It is 3 a.m. Central Time and I cannot sleep. Sleep is elusive the night before I travel anywhere but most especially when I know I’m going down to the Houston Medical Center three hours from now. I’m tired, so tired, and I cannot sleep.

It has been months of sleepless nights stretching back to March when I looked across the kitchen table at my son’s golden face and blurted out, “It’s back.” My daughter knew immediately what I was talking about and scolded me, “Mom, you don’t know that.” But I did know that, in the way moms know things they cannot know, and it was confirmed two days later at the hospital. The Severe Aplastic Anemia was back.

First off, Aplastic Anemia doesn’t happen. It happens, but it happens so rarely that it might as well not happen. Leukemia happens. Sickle Cell Anemia happens. They have foundations and fundraisers and celebrities. No one has heard of Aplastic Anemia. Between 600 and 900 people in the United States are diagnosed with Aplastic Anemia in America each year, mostly children and teens. It’s a blood disease tacked onto hematology-oncology departments where doctors treat mostly blood diseases and cancer. The treatment for Aplastic Anemia goes straight to bone marrow transplants. Twenty-five years ago, the mortality rate was 95 percent. Today, the survival rate for first-time patients under the age of 40 is around 90 percent.  That’s how much the science has changed.

My son had a bone marrow transplant for Severe Aplastic Anemia with PNH in 2017. My daughter was his sibling-related donor. They were a perfect genetic match and that gives better outcomes. The transplant went beautifully. It took time to recover, but by the next school year, he was in 7th grade with his peers. No more social isolation. No more constant vigilance. Before his illness, he was one of the best runners. After the transplant, he was the slowest kid. He ran a 12-minute mile and wanted to cry, but fought on. Each month he made progress. By the time he started high school, no one would have known that he had been through such a thing.

The above paragraph does some heavy lifting and makes it seem easy. There were months of transfusions for blood and platelets since his body destroyed his bone marrow. He experienced “conditioning,” which is a euphemism for chemotherapy and immune suppression. His body sat at zero immune cells for the 18 days we waited for the new immune system to take root and “engraft.” It was an agonizing time of waiting on blood test results hoping each day would be the day his body recovered. One day it did. In October of 2017, he was released from the hospital and dumped into flu season. The goal was to keep him healthy so he didn’t end up back in the hospital.

That’s where he is again, now in recovery trying not to get sick.
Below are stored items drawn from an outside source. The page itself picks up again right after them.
`config.mk`:
```
export PLATFORM = sky130hd
export DESIGN_NAME = cordic_hyp_sched
export DESIGN_NICKNAME = d
export VERILOG_FILES = /design/src/rtl/cordic_pkg.sv /design/src/rtl/cordic_hyp_sched_rr_arbiter.sv /design/src/rtl/cordic_hyp_sched.sv
export SDC_FILE = /design/constraint.sdc
export NUM_CORES = 1
export LEC_CHECK = 0
export CAP_MARGIN = 20
export CORE_ASPECT_RATIO = 0.5
export CORE_MARGIN = 5
export CORE_UTILIZATION = 39
export CTS_CLUSTER_SIZE = 14
export DETAILED_ROUTE_END_ITERATION = 6
export GPL_ROUTABILITY_DRIVEN = 0
export PLACE_DENSITY = 0.77
export SETUP_SLACK_MARGIN = 0.5
export SLEW_MARGIN = 5
export SYNTH_ARGS = -nofsm -noshare
export SYNTH_HDL_FRONTEND = slang
export SYNTH_HIERARCHICAL = 1
export SYNTH_SLANG_ARGS = --single-unit
export TNS_END_PERCENT = 20
```
`constraint.sdc`:
```
create_clock -name clk -period 3.8 [get_ports clk]
set_input_delay 0.38 -clock clk [delete_from_list [all_inputs] [get_ports clk]]
set_output_delay 0.38 -clock clk [all_outputs]
set_load 0.02 [all_outputs]
```
`src/rtl/cordic_pkg.sv`:
```
// cordic_pkg: shared constants, state encoding and helpers for the CORDIC scheduler
package cordic_pkg;
  localparam int W        = 32;
  localparam int AMAX_DEF = 74055;
  localparam int LAT_DEF  = 18;
  localparam logic [1:0] S_INIT  = 2'd0;
  localparam logic [1:0] S_RUN   = 2'd1;
  localparam logic [1:0] S_DRAIN = 2'd2;
  localparam logic [1:0] S_IDLE  = 2'd3;
  function automatic int id_w(input int n);
    return n > 1 ? $clog2(n) : 1;
  endfunction
  function automatic logic signed [W-1:0] clamp_q(input logic signed [W-1:0] a, input logic signed [W-1:0] m);
    return a > m ? m : (a < -m ? -m : a);
  endfunction
endpackage

```
`src/rtl/cordic_hyp_sched_rr_arbiter.sv`:
```
// rr_arbiter: N-way round-robin grant with pointer update
//   clk, rst_n : clock, async active-low reset
//   i_en       : grants allowed this cycle
//   i_req      : request vector
//   o_gnt      : one-hot grant (combinational)
//   o_idx      : granted index, o_any : a grant is being made
module rr_arbiter
  import cordic_pkg::*;
#(
  parameter int N = 4
) (
  input  logic                clk,
  input  logic                rst_n,
  input  logic                i_en,
  input  logic [N-1:0]        i_req,
  output logic [N-1:0]        o_gnt,
  output logic [id_w(N)-1:0]  o_idx,
  output logic                o_any
);
  localparam int IW = id_w(N);
  logic [IW-1:0] r_ptr, w_j;
  // Scan from the farthest offset down so the nearest requester at or above the pointer wins.
  always_comb begin
    o_any = 1'b0;
    o_idx = '0;
    w_j   = '0;
    for (int k = N - 1; k >= 0; k--) begin
      w_j = IW'((int'(r_ptr) + k) % N);
      if (i_en && i_req[w_j]) begin
        o_any = 1'b1;
        o_idx = w_j;
      end
    end
  end
  assign o_gnt = o_any ? N'(1) << o_idx : '0;
  always_ff @(posedge clk or negedge rst_n)
    if (!rst_n) r_ptr <= '0;
    else if (o_any) r_ptr <= (o_idx == IW'(N - 1)) ? '0 : o_idx + 1'b1;
endmodule

```
`src/rtl/cordic_hyp_sched.sv`:
```
// cordic_hyp_sched: round-robin scheduler sharing one CORDIC sinh/cosh pipeline between N requesters
//   clk, rst_n                       : clock, async active-low reset
//   en                               : 1 = grants allowed, 0 = stop granting and drain
//   req_vld, req_alpha               : per-requester valid and Q16.16 angle (32 bits each)
//   req_rdy                          : one-hot grant
//   cordic_alpha, cordic_vld         : registered issue into the CORDIC
//   cordic_sinh/cosh/post_vld        : CORDIC results
//   rsp_vld, rsp_sinh/cosh/clamped   : routed response, data zero when no response
//   busy                             : not IDLE or work in flight
//   align_err                        : sticky CORDIC valid vs tag pipeline disagreement
module cordic_hyp_sched
  import cordic_pkg::*;
#(
  parameter int N    = 4,
  parameter int LAT  = LAT_DEF,
  parameter int AMAX = AMAX_DEF
) (
  input  logic           clk,
  input  logic           rst_n,
  input  logic           en,
  input  logic [N-1:0]   req_vld,
  input  logic [W*N-1:0] req_alpha,
  output logic [N-1:0]   req_rdy,
  output logic [W-1:0]   cordic_alpha,
  output logic           cordic_vld,
  input  logic [W-1:0]   cordic_sinh,
  input  logic [W-1:0]   cordic_cosh,
  input  logic           cordic_post_vld,
  output logic [N-1:0]   rsp_vld,
  output logic [W-1:0]   rsp_sinh,
  output logic [W-1:0]   rsp_cosh,
  output logic           rsp_clamped,
  output logic           busy,
  output logic           align_err
);
  localparam int IW = id_w(N);
  localparam int CW = $clog2(LAT + 2);
  localparam logic signed [W-1:0] AMAX_Q = W'(AMAX);
  logic [1:0]                r_state, w_nstate;
  logic [CW-1:0]             r_cnt;
  logic [IW-1:0]             w_gidx, r_cid;
  logic                      w_gany, r_cvld, r_ccl, w_inflight, r_err, r_rsp_cl;
  logic signed [W-1:0]       w_req_a [N];
  logic signed [W-1:0]       w_clip, r_calpha;
  logic [LAT-1:0]            r_tv, r_tc;
  logic [LAT-1:0][IW-1:0]    r_tid;
  logic [N-1:0]              r_rsp_vld;
  logic [W-1:0]              r_rsp_s, r_rsp_c;
  rr_arbiter #(.N(N)) u_arb (
    .clk   (clk),
    .rst_n (rst_n),
    .i_en  (r_state == S_RUN),
    .i_req (req_vld),
    .o_gnt (req_rdy),
    .o_idx (w_gidx),
    .o_any (w_gany)
  );
  always_comb
    for (int i = 0; i < N; i++) w_req_a[i] = req_alpha[W*i +: W];
  assign w_clip     = clamp_q(w_req_a[w_gidx], AMAX_Q);
  assign w_inflight = r_cvld | (|r_tv);
  // INIT waits out the unreset CORDIC valid pipe before anything may be granted.
  assign w_nstate = r_state == S_INIT  ? (r_cnt == CW'(LAT) ? (en ? S_RUN : S_IDLE) : S_INIT)
                  : r_state == S_RUN   ? (en ? S_RUN : S_DRAIN)
                  : r_state == S_DRAIN ? (en ? S_RUN : (w_inflight ? S_DRAIN : S_IDLE))
                  : (en ? S_RUN : S_IDLE);
  always_ff @(posedge clk or negedge rst_n)
    if (!rst_n) begin
      r_state   <= S_INIT;
      r_cnt     <= '0;
      r_cvld    <= 1'b0;
      r_calpha  <= '0;
      r_cid     <= '0;
      r_ccl     <= 1'b0;
      r_tv      <= '0;
      r_tc      <= '0;
      r_tid     <= '0;
      r_rsp_vld <= '0;
      r_rsp_s   <= '0;
      r_rsp_c   <= '0;
      r_rsp_cl  <= 1'b0;
      r_err     <= 1'b0;
    end else begin
      r_state <= w_nstate;
      r_cnt   <= r_state == S_INIT ? r_cnt + 1'b1 : r_cnt;
      r_cvld  <= w_gany;
      if (w_gany) begin
        r_calpha <= w_clip;
        r_cid    <= w_gidx;
        r_ccl    <= w_clip != w_req_a[w_gidx];
      end
      // Tag enters alongside cordic_vld so it emerges in the cycle cordic_post_vld is due.
      r_tv      <= {r_tv[LAT-2:0], r_cvld};
      r_tc      <= {r_tc[LAT-2:0], r_ccl};
      r_tid     <= {r_tid[LAT-2:0], r_cid};
      r_rsp_vld <= r_tv[LAT-1] ? N'(1) << r_tid[LAT-1] : '0;
      r_rsp_s   <= r_tv[LAT-1] ? cordic_sinh : '0;
      r_rsp_c   <= r_tv[LAT-1] ? cordic_cosh : '0;
      r_rsp_cl  <= r_tv[LAT-1] & r_tc[LAT-1];
      if (r_state != S_INIT && r_tv[LAT-1] != cordic_post_vld) r_err <= 1'b1;
    end
  assign cordic_alpha = r_calpha;
  assign cordic_vld   = r_cvld;
  assign rsp_vld      = r_rsp_vld;
  assign rsp_sinh     = r_rsp_s;
  assign rsp_cosh     = r_rsp_c;
  assign rsp_clamped  = r_rsp_cl;
  assign busy         = (r_state != S_IDLE) | w_inflight;
  assign align_err    = r_err;
endmodule
```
This July, he was admitted to the hospital where he experienced heavier chemotherapy and, this time, full body radiation, and then the transplant. The donor is a 24-year-old European gentleman who is CMV-positive. That is all we know. We’ve spent lots of time in conversation imagining this young man. He’s jovial. He’s likely from Germany (the greatest population center) or maybe France. And in an exotic twist, he’s of Asian descent because his blood type is B+. We don’t know any of this, of course, but it’s fun to make up a story. What we do know is that this young man is generous. He gave his bone marrow for a stranger halfway across the world. He saved my son’s life.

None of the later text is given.